What you are asked to do
Search the listing for the word "Background". Copy every line where it is found.

Data records Block Start

This design comes from an exercise in tuning for small area, a short achievable clock period and few clock cycles per item on the open sky130 flow, not from production work. The RTL was checked by simulation tests, not by an equivalence proof against the original design. Power figures rest on the tool's default switching activity, not on a simulated workload.

## requant_pack
module requant_pack #(
  parameter int MULT_W = 16,
  parameter int LANES  = 4
) (
  input  logic              ACLK,
  input  logic              ARESETN,
  input  logic [31:0]       SD_AXIS_TDATA,
  input  logic              SD_AXIS_TVALID,
  input  logic              SD_AXIS_TLAST,
  output logic              SD_AXIS_TREADY,
  input  logic [MULT_W-1:0] CFG_MULT,
  input  logic [4:0]        CFG_SHIFT,
  input  logic [7:0]        CFG_ZP,
  output logic [31:0]       MO_AXIS_TDATA,
  output logic [3:0]        MO_AXIS_TKEEP,
  output logic              MO_AXIS_TLAST,
  output logic              MO_AXIS_TVALID,
  input  logic              MO_AXIS_TREADY
);
Size in the first run: ~2400 cells after synthesis, about 23000 um^2 of cells after synthesis.
Settings: LEC_CHECK=0, CAP_MARGIN=20, CORE_MARGIN=2, CORE_UTILIZATION=40, SLEW_MARGIN=20, SYNTH_HIERARCHICAL=1, SYNTH_MINIMUM_KEEP_SIZE=0, SETUP_SLACK_MARGIN=6.6; clock period 10.0 ns.
standard.sh (not shown) runs the stock make flow with config.mk's settings and CLKGATE_MAP_FILE= SYNTH_SCRIPT=/design/flow/synth_recipe.tcl, a recipe that flattens the netlist after the stock synthesis.
==> flow/flow/run.sh <==
#!/bin/bash
set -e
echo "export SETUP_SLACK_MARGIN = 6.6" >> "$FLOW_CONFIG"
bash standard.sh > standard.log 2>&1
The baseline finished clean.
Testbench counts at the start, summed over its fixed seeds: cycles 16,416, items 16,384.
Next try:
==> flow/run.sh (new file) <==
#!/bin/bash
# synth_recipe.tcl (not shown) runs the flow's synth.tcl, then flattens the netlist and writes it again
# the make line also repeats each setting of config.mk as NAME=value (left out here)
make -C /OpenROAD-flow-scripts/flow DESIGN_CONFIG=/design/flow/config.mk WORK_HOME=/design/flow/orfs CLKGATE_MAP_FILE= SYNTH_SCRIPT=/design/flow/synth_recipe.tcl finish
Settings changed: SETUP_SLACK_MARGIN 6.6 to 5.
removed: flow/flow/run.sh
removed: flow/standard.sh
=>
- via count shrinks by 1.4%
- final area came out lower by 4.7%
- non-clock buffer count fell by 40
- clock-buffer cell count decreases by 3
- wire length drops by 2.3%
- power went down by 7.1%
Background: an optimization exercise with open tools, aiming at small area, a short achievable clock period and few clock cycles. Do not read the settings as production practice.
The RTL was checked by simulation tests, not by an equivalence proof against the original design.
Power and IR drop assume default switching activity.

// data_cache_ctrl
module data_cache_ctrl
#(
  parameter int LINES  = 64,
  parameter int ADDR_W = 32,
  parameter int DATA_W = 32
) (
  input  logic              clk,
  input  logic              rst,
  input  logic              MemRead,
  input  logic              MemWrite,
  input  logic [ADDR_W-1:0] addr,
  input  logic [DATA_W-1:0] wdata,
  output logic [DATA_W-1:0] rdata,
  output logic              stall,
  output logic              mem_rd_en,
  output logic              mem_wr_en,
  output logic [ADDR_W-1:0] mem_addr,
  output logic [DATA_W-1:0] mem_wdata,
  input  logic [DATA_W-1:0] mem_rdata,
  input  logic              mem_ready
);
Size: roughly 8100 cells after synthesis, about 200 I/O pins, ~140000 sq um of cells after synthesis.
export LEC_CHECK = 0
export CAP_MARGIN = 10
export CORE_MARGIN = 2
export CORE_UTILIZATION = 60
export CTS_CLUSTER_DIAMETER = 60
export CTS_CLUSTER_SIZE = 25
export PLACE_DENSITY = 0.7
export SETUP_SLACK_MARGIN = 2.2
export SLEW_MARGIN = 10
create_clock -name core_clock -period 9.0 [get_ports {clk}]
standard.sh (not shown) runs the stock make flow with config.mk's settings and CLKGATE_MAP_FILE= SYNTH_SCRIPT=/design/flow/synth_recipe.tcl, a recipe that flattens the netlist after the stock synthesis.
==> flow/flow/run.sh <==
#!/bin/bash
set -o pipefail
export BUFFER_PORTS_ARGS="-buffer_cell sky130_fd_sc_hd__buf_4"
cp standard.sh standard_sh.txt
bash standard.sh > standard.log 2>&1
Testbench counts at the start, summed over its fixed seeds: cycles 25,169.
Change:
CAP_MARGIN = 20   (was 10)
SLEW_MARGIN = 20   (was 10)
Effect: Die area stays the same; core utilization increases by 0.30 points; fmax increases by 0.34%; worst setup slack gains 0.024 ns; final area increases by 0.44%; clock-buffer cell count stays the same; clock power barely changes; hold slack hardly moves; combinational power increases by about 3%; critical path depth increases by 2; synthesized cell count is unchanged.
Change:
CORE_UTILIZATION = 64   (was 60)
PLACE_DENSITY = 0.74   (was 0.7)
Result: The changed run completed without violations; final area stays flat; core utilization rises by 4.5 points; clock power is about the same; maximum frequency came out lower by 0.53%; synthesized area is unchanged; via count grows by 0.92%; global-route usage goes up by 2.8 points; total power falls by 0.76%; setup slack got worse by 0.037 ns.

The RTL this note starts from:
==> flow/design.v <==
package dcache_pkg;
  localparam int LINES_DEF  = 64;
  localparam int ADDR_W_DEF = 32;
  localparam int DATA_W_DEF = 32;
  localparam int IDX_W      = $clog2(LINES_DEF);
  localparam int TAG_W      = ADDR_W_DEF - IDX_W - 2;
  typedef enum logic [1:0] {
    IDLE,
    RFILL,
    WRITE,
    WDONE
  } state_t;
  function automatic logic [IDX_W-1:0] idx_of(
    input logic [ADDR_W_DEF-1:0] a
  );
    idx_of = a[2 +: IDX_W];
  endfunction
  function automatic logic [TAG_W-1:0] tag_of(
    input logic [ADDR_W_DEF-1:0] a
  );
    tag_of = a[ADDR_W_DEF-1 -: TAG_W];
  endfunction
  function automatic logic [1:0] off_of(
    input logic [ADDR_W_DEF-1:0] a
  );
    off_of = a[1:0];
  endfunction
  function automatic logic [ADDR_W_DEF-1:0] word_addr(
    input logic [ADDR_W_DEF-1:0] a
  );
    word_addr = {a[ADDR_W_DEF-1:2], 2'b00};
  endfunction
endpackage
module dcache_array
#(
  parameter int LINES  = 64,
  parameter int TAG_W  = 24,
  parameter int DATA_W = 32
) (
  input  logic                     clk,
  input  logic                     rst,
  input  logic [$clog2(LINES)-1:0] idx,
  input  logic [TAG_W-1:0]         ctag,    
  input  logic                     fill,    
  input  logic                     upd,     
  input  logic [DATA_W-1:0]        wdata,
  output logic                     hit,
  output logic [DATA_W-1:0]        data
);
  localparam int IW = $clog2(LINES);
  localparam int LW = IW / 2;             
  localparam int HW = IW - LW;            
  localparam int NL = 1 << LW;            
  localparam int NG = 1 << HW;            
  logic [NL-1:0]     sel_lo;
  logic [NG-1:0]     sel_hi;
  logic [LINES-1:0]  sel;
  logic [LINES-1:0]  line_hit;
  logic [LINES-1:0]  valid_q;
  logic [TAG_W-1:0]  tag_q  [LINES];
  logic [DATA_W-1:0] data_q [LINES];
  logic [DATA_W-1:0] grp    [NG];
  always_comb begin
    for (int k = 0; k < NL; k++) sel_lo[k] = (idx[LW-1:0] == k[LW-1:0]);
    for (int j = 0; j < NG; j++) sel_hi[j] = (idx[IW-1:LW] == j[HW-1:0]);
    for (int i = 0; i < LINES; i++) begin
      sel[i]      = sel_hi[i / NL] && sel_lo[i % NL];
      line_hit[i] = sel[i] && valid_q[i] && (tag_q[i] == ctag);
    end
  end
  assign hit = |line_hit;
  always_comb begin
    data = '0;
    for (int j = 0; j < NG; j++) begin
      grp[j] = '0;
      for (int k = 0; k < NL; k++) begin
        grp[j] = grp[j] | ({DATA_W{sel_lo[k]}} & data_q[j*NL + k]);
      end
      data = data | ({DATA_W{sel_hi[j]}} & grp[j]);
    end
  end
  always_ff @(posedge clk) begin
    for (int i = 0; i < LINES; i++) begin
      if (rst) begin
        valid_q[i] <= 1'b0;
      end else if (fill && sel[i]) begin
        valid_q[i] <= 1'b1;
      end
    end
  end
  always_ff @(posedge clk) begin
    for (int i = 0; i < LINES; i++) begin
      if ((fill && sel[i]) || (upd && line_hit[i])) begin
        tag_q[i]  <= ctag;
        data_q[i] <= wdata;
      end
    end
  end
endmodule
Background: an optimization exercise with open tools, aiming at small area. Do not read the settings as production practice. Only simulation tests tie the RTL to the original design; equivalence was not proved. Power and IR drop assume default switching activity.

==> inputs of run G <==
==> flow/design.v <==
package sram_2rw_pkg;
  typedef enum logic {
    RW_READ_FIRST  = 1'b0,
    RW_WRITE_FIRST = 1'b1
  } rw_mode_e;
  localparam int MAX_WIDTH = 256;
  function automatic logic [MAX_WIDTH-1:0] merge_mask(
    input logic [MAX_WIDTH-1:0] old_word,
    input logic [MAX_WIDTH-1:0] data_word,
    input logic [MAX_WIDTH-1:0] mask_word
  );
    merge_mask = (old_word & ~mask_word) | (data_word & mask_word);
  endfunction
endpackage
module sram_2rw_rdpipe #(
  parameter int WIDTH   = 33,
  parameter int OUT_REG = 0
) (
  input  logic             clk,
  input  logic             rst,
  input  logic             rd_vld,
  input  logic [WIDTH-1:0] rd_nxt,
  output logic [WIDTH-1:0] o_s1,
  output logic [WIDTH-1:0] o,
  output logic             ov
);
  logic [WIDTH-1:0] s1_dat;
  logic             s1_vld;
  always_ff @(posedge clk or posedge rst) begin
    if (rst) begin
      s1_dat <= '0;
      s1_vld <= 1'b0;
    end else begin
      s1_vld <= rd_vld;
      s1_dat <= rd_nxt;
    end
  end
  assign o_s1 = s1_dat;
  if (OUT_REG != 0) begin : g_out_reg
    logic [WIDTH-1:0] s2_dat;
    logic             s2_vld;
    always_ff @(posedge clk or posedge rst) begin
      if (rst) begin
        s2_dat <= '0;
        s2_vld <= 1'b0;
      end else begin
        s2_vld <= s1_vld;
        if (s1_vld) begin
          s2_dat <= s1_dat;
        end
      end
    end
    assign o  = s2_dat;
    assign ov = s2_vld;
  end else begin : g_no_out_reg
    assign o  = s1_dat;
    assign ov = s1_vld;
  end
endmodule
module sram_2rw_param #(
  parameter int       WIDTH   = 33,
  parameter int       DEPTH   = 32,
  parameter int       ADDR_W  = $clog2(DEPTH),
  parameter int       OUT_REG = 0,
  parameter logic     RW_MODE = sram_2rw_pkg::RW_READ_FIRST
) (
  input  logic              CE,
  input  logic              RST,
  input  logic              CSB1,
  input  logic              WEB1,
  input  logic              OEB1,
  input  logic [ADDR_W-1:0] A1,
  input  logic [WIDTH-1:0]  I1,
  input  logic [WIDTH-1:0]  WM1,
  output logic [WIDTH-1:0]  O1,
  output logic              OV1,
  input  logic              CSB2,
  input  logic              WEB2,
  input  logic              OEB2,
  input  logic [ADDR_W-1:0] A2,
  input  logic [WIDTH-1:0]  I2,
  input  logic [WIDTH-1:0]  WM2,
  output logic [WIDTH-1:0]  O2,
  output logic              OV2,
  output logic              COLL,
  output logic              OOR
);
  logic in_rng1, in_rng2;
  if (DEPTH == (1 << ADDR_W)) begin : g_pow2
    assign in_rng1 = 1'b1;
    assign in_rng2 = 1'b1;
  end else begin : g_npow2
    localparam logic [ADDR_W:0] DEPTH_X = (ADDR_W + 1)'(DEPTH);
    assign in_rng1 = ({1'b0, A1} < DEPTH_X);
    assign in_rng2 = ({1'b0, A2} < DEPTH_X);
  end
  logic re1, re2, we1, we2, acc1, acc2, both_wr;
  assign re1  = ~CSB1 & ~OEB1;
  assign re2  = ~CSB2 & ~OEB2;
  assign we1  = ~RST & ~CSB1 & ~WEB1 & in_rng1;
  assign we2  = ~RST & ~CSB2 & ~WEB2 & in_rng2;
  assign acc1 = ~CSB1 & (~WEB1 | ~OEB1);
  assign acc2 = ~CSB2 & (~WEB2 | ~OEB2);
  assign both_wr = we1 & we2 & (A1 == A2);
  logic [WIDTH-1:0] ex, sx, ey, sy;
  assign ex = {WIDTH{we1}} & (WM1 | ({WIDTH{both_wr}} & WM2));
  assign sx = {WIDTH{we1}} & ((WM1 & I1) | ({WIDTH{both_wr}} & ~WM1 & WM2 & I2));
  assign ey = {WIDTH{we2 & ~both_wr}} & WM2;
  assign sy = ey & I2;
  logic [DEPTH-1:0] r1, r2, r1n, r2n;
  for (genvar r = 0; r < DEPTH; r++) begin : g_dec
    assign r1[r]  = (A1 == ADDR_W'(r));
    assign r2[r]  = (A2 == ADDR_W'(r));
    assign r1n[r] = (A1 != ADDR_W'(r));
    assign r2n[r] = (A2 != ADDR_W'(r));
  end
  logic [WIDTH-1:0] mem [DEPTH];
  for (genvar r = 0; r < DEPTH; r++) begin : g_row
    for (genvar b = 0; b < WIDTH; b++) begin : g_bit
      sram_2rw_bit u_bit (
        .clk (CE),
        .r1  (r1[r]),
        .r2  (r2[r]),
        .r1n (r1n[r]),
        .r2n (r2n[r]),
        .ex  (ex[b]),
        .ey  (ey[b]),
        .sxn (~sx[b]),
        .syn (~sy[b]),
        .q   (mem[r][b])
      );
    end
  end
  logic [DEPTH-1:0] rr1, rr2;
  for (genvar r = 0; r < DEPTH; r++) begin : g_rdec
    assign rr1[r] = re1 & (A1 == ADDR_W'(r));
    assign rr2[r] = re2 & (A2 == ADDR_W'(r));
  end
  logic [WIDTH-1:0] q1, q2, nxt1, nxt2;
  if (RW_MODE == sram_2rw_pkg::RW_WRITE_FIRST) begin : g_wf
    logic [WIDTH-1:0] old1, old2, w2o, w1o;
    for (genvar b = 0; b < WIDTH; b++) begin : g_rcol
      logic [DEPTH-1:0] c;
      for (genvar r = 0; r < DEPTH; r++) begin : g_c
        assign c[r] = mem[r][b];
      end
      sram_2rw_rdbit #(.N(DEPTH)) u_rd1 (.sel(rr1), .d(c), .o(old1[b]));
      sram_2rw_rdbit #(.N(DEPTH)) u_rd2 (.sel(rr2), .d(c), .o(old2[b]));
    end
    assign w2o  = both_wr ? ((old1 & ~WM2) | (I2 & WM2)) : old1;
    assign w1o  = (w2o & ~WM1) | (I1 & WM1);
    assign nxt1 = re1 ? (we1 ? w1o : old1) : q1;
    assign nxt2 = re2 ? (both_wr ? w1o : (we2 ? ((old2 & ~WM2) | (I2 & WM2)) : old2)) : q2;
  end else begin : g_rf
    for (genvar b = 0; b < WIDTH; b++) begin : g_rcol
      logic [DEPTH-1:0] c;
      for (genvar r = 0; r < DEPTH; r++) begin : g_c
        assign c[r] = mem[r][b];
      end
      sram_2rw_rdbit #(.N(DEPTH + 1)) u_rd1 (.sel({~re1, rr1}), .d({q1[b], c}), .o(nxt1[b]));
      sram_2rw_rdbit #(.N(DEPTH + 1)) u_rd2 (.sel({~re2, rr2}), .d({q2[b], c}), .o(nxt2[b]));
    end
  end
  always_ff @(posedge CE or posedge RST) begin
    if (RST) begin
      COLL <= 1'b0;
      OOR  <= 1'b0;
    end else begin
      if (both_wr && ((WM1 & WM2) != '0)) COLL <= 1'b1;
      if ((acc1 & ~in_rng1) | (acc2 & ~in_rng2)) OOR <= 1'b1;
    end
  end
  sram_2rw_rdpipe #(.WIDTH(WIDTH), .OUT_REG(OUT_REG)) u_rdpipe1 (
    .clk    (CE),
    .rst    (RST),
    .rd_vld (re1),
    .rd_nxt (nxt1),
    .o_s1   (q1),
    .o      (O1),
    .ov     (OV1)
  );
  sram_2rw_rdpipe #(.WIDTH(WIDTH), .OUT_REG(OUT_REG)) u_rdpipe2 (
    .clk    (CE),
    .rst    (RST),
    .rd_vld (re2),
    .rd_nxt (nxt2),
    .o_s1   (q2),
    .o      (O2),
    .ov     (OV2)
  );
endmodule
module sram_2rw_bit (
  input  logic clk,
  input  logic r1,
  input  logic r2,
  input  logic r1n,
  input  logic r2n,
  input  logic ex,
  input  logic ey,
  input  logic sxn,
  input  logic syn,
  output logic q
);
  logic keep, s;
  assign keep = ~((r1 & ex) | (r2 & ey));
  assign s    = ~((r1n | sxn) & (r2n | syn));
  always_ff @(posedge clk) begin
    q <= (q & keep) | s;
  end
endmodule
module sram_2rw_rdbit #(
  parameter int N = 32
) (
  input  logic [N-1:0] sel,
  input  logic [N-1:0] d,
  output logic         o
);
  localparam int G = (N + 2) / 3;
  logic [3*G-1:0] s, v;
  logic [G-1:0]   y;
  assign s = (3*G)'(sel);
  assign v = (3*G)'(d);
  for (genvar g = 0; g < G; g++) begin : g_grp
    sram_2rw_aoi222 u_aoi (
      .a0 (s[3*g]),   .b0 (v[3*g]),
      .a1 (s[3*g+1]), .b1 (v[3*g+1]),
      .a2 (s[3*g+2]), .b2 (v[3*g+2]),
      .y  (y[g])
    );
  end
  assign o = ~&y;
endmodule
module sram_2rw_aoi222 (
  input  logic a0,
  input  logic b0,
  input  logic a1,
  input  logic b1,
  input  logic a2,
  input  logic b2,
  output logic y
);
  assign y = ~((a0 & b0) | (a1 & b1) | (a2 & b2));
endmodule
==> flow/run.sh <==
#!/bin/bash
# synth_recipe.tcl (not shown) runs the flow's synth.tcl, then flattens the netlist and writes it again
# the make line also repeats each setting of config.mk as NAME=value (left out here)
make -C /OpenROAD-flow-scripts/flow DESIGN_CONFIG=/design/flow/config.mk WORK_HOME=/design/flow/orfs CLKGATE_MAP_FILE= SYNTH_SCRIPT=/design/flow/synth_recipe.tcl finish
==> flow/config.mk <==
export PLATFORM = sky130hd
export DESIGN_NAME = sram_2rw_param
export DESIGN_NICKNAME = sram_2rw_param
export VERILOG_FILES = /design/flow/design.v
export SDC_FILE = /design/flow/constraint.sdc
export NUM_CORES = 4
export LEC_CHECK = 0
export CAP_MARGIN = 20
export CORE_MARGIN = 2
export CORE_UTILIZATION = 40
export SLEW_MARGIN = 20
export SYNTH_HIERARCHICAL = 1
==> flow/constraint.sdc <==
create_clock -name core_clock -period 5.0 [get_ports {CE}]
set_input_delay 1.0000 -clock core_clock [delete_from_list [all_inputs] [get_ports {CE}]]
set_output_delay 1.0000 -clock core_clock [all_outputs]
set_load 0.01 [all_outputs]
==> run R: changes against run G <==
--- a/flow/design.v
+++ b/flow/design.v
@@ -102,11 +102,13 @@
   assign acc1 = ~CSB1 & (~WEB1 | ~OEB1);
   assign acc2 = ~CSB2 & (~WEB2 | ~OEB2);
   assign both_wr = we1 & we2 & (A1 == A2);
+  logic             we2o;
   logic [WIDTH-1:0] ex, sx, ey, sy;
-  assign ex = {WIDTH{we1}} & (WM1 | ({WIDTH{both_wr}} & WM2));
-  assign sx = {WIDTH{we1}} & ((WM1 & I1) | ({WIDTH{both_wr}} & ~WM1 & WM2 & I2));
-  assign ey = {WIDTH{we2 & ~both_wr}} & WM2;
-  assign sy = ey & I2;
+  assign we2o = we2 & ~both_wr;
+  assign ex = ({WIDTH{we1}} & WM1) | ({WIDTH{both_wr}} & WM2);
+  assign sx = ({WIDTH{we1}} & WM1 & I1) | ({WIDTH{both_wr}} & ~WM1 & WM2 & I2);
+  assign ey = {WIDTH{we2o}} & WM2;
+  assign sy = {WIDTH{we2o}} & WM2 & I2;
   logic [DEPTH-1:0] r1, r2, r1n, r2n;
   for (genvar r = 0; r < DEPTH; r++) begin : g_dec
     assign r1[r]  = (A1 == ADDR_W'(r));
==> flow/flow/run.sh (new file) <==
#!/bin/bash
# Standard ORFS layout with two changes: plain buf_1 port buffers, and a clock tree
# built without dummy loads from clkbuf_4 leaf clusters of at most 8 sinks within 40 um.
# ORFS writes each step's full tool output to orfs/logs; the make output goes to standard.log.
set -euo pipefail
cat >> config.mk <<'EOC'
export BUFFER_PORTS_ARGS = -buffer_cell sky130_fd_sc_hd__buf_1
export CTS_ARGS = -sink_clustering_enable -repair_clock_nets -dont_use_dummy_load -buf_list sky130_fd_sc_hd__clkbuf_4 -sink_clustering_size 8 -sink_clustering_max_diameter 40
EOC
bash standard.sh > standard.log 2>&1
==> flow/standard.sh (new file) <==
#!/bin/bash
# synth_recipe.tcl (not shown) runs the flow's synth.tcl, then flattens the netlist and writes it again
# the make line also repeats each setting of config.mk as NAME=value (left out here)
make -C /OpenROAD-flow-scripts/flow DESIGN_CONFIG=/design/flow/config.mk WORK_HOME=/design/flow/orfs CLKGATE_MAP_FILE= SYNTH_SCRIPT=/design/flow/synth_recipe.tcl "${@:-finish}"
- BUFFER_PORTS_ARGS: unset -> -buffer_cell sky130_fd_sc_hd__buf_1
- CELL_PAD_IN_SITES_DETAIL_PLACEMENT: unset -> 1
- CELL_PAD_IN_SITES_GLOBAL_PLACEMENT: unset -> 1
- CTS_ARGS: unset -> -sink_clustering_enable -repair_clock_nets -dont_use_dummy_load -buf_list sky130_fd_sc_hd__clkbuf_4 -sink_clustering_size 8 -sink_clustering_max_diameter 40
removed: flow/run.sh
==> results.txt <==
Between run G and run R, the lower setup slack is in run G (gap 0.83 ns).
Against run R, the area after synthesis of run G is larger by 0.62%.
Of run R and run G, run G has the higher combinational power (gap about 12%, measured against run G).
Clock skew: run G is lower than run R (0.092 ns).
Run R passed the timing, DRC and antenna checks. Run G passed the timing, DRC and antenna checks.
Of run G and run R, run G has the higher synthesized cell count (gap about 1.8%, measured against run R).

[static timing again, ports no longer ideal]
How much do the figures lean on ideal ports? The routed layouts below were timed once more, with nothing changed but the port constraints.
Step 1, drivers: a clkbuf_16 drives CE and a buf_2 each remaining input, both assumed.
Step 2 moves the port delays by t, midway between the first and last clock arrival at a register: inputs arrive t later, outputs are due t later. That takes back most of the time a late clock gives input paths.
Three values: ideal, step 1, step 2; two values: the first two.
run	shift t [ns]	setup WS [ns]	slew at the worst register clock pin (ns)
run G	0.890	0.753 / 0.807 / -0.083	0.07 / 0.07
run R	1.339	1.586 / 1.639 / 0.300	0.11 / 0.11
Met with ideal ports but missed after step 2: setup timing in run G. The setup slack of run R, which loses most, moves by +0.053 ns with the drivers and by -1.286 ns with both steps.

Data records Block End

Task output
Background: an optimization exercise with open tools, aiming at small area, a short achievable clock period and few clock cycles. Do not read the settings as production practice.
Background: an optimization exercise with open tools, aiming at small area. Do not read the settings as production practice. Only simulation tests tie the RTL to the original design; equivalence was not proved. Power and IR drop assume default switching activity.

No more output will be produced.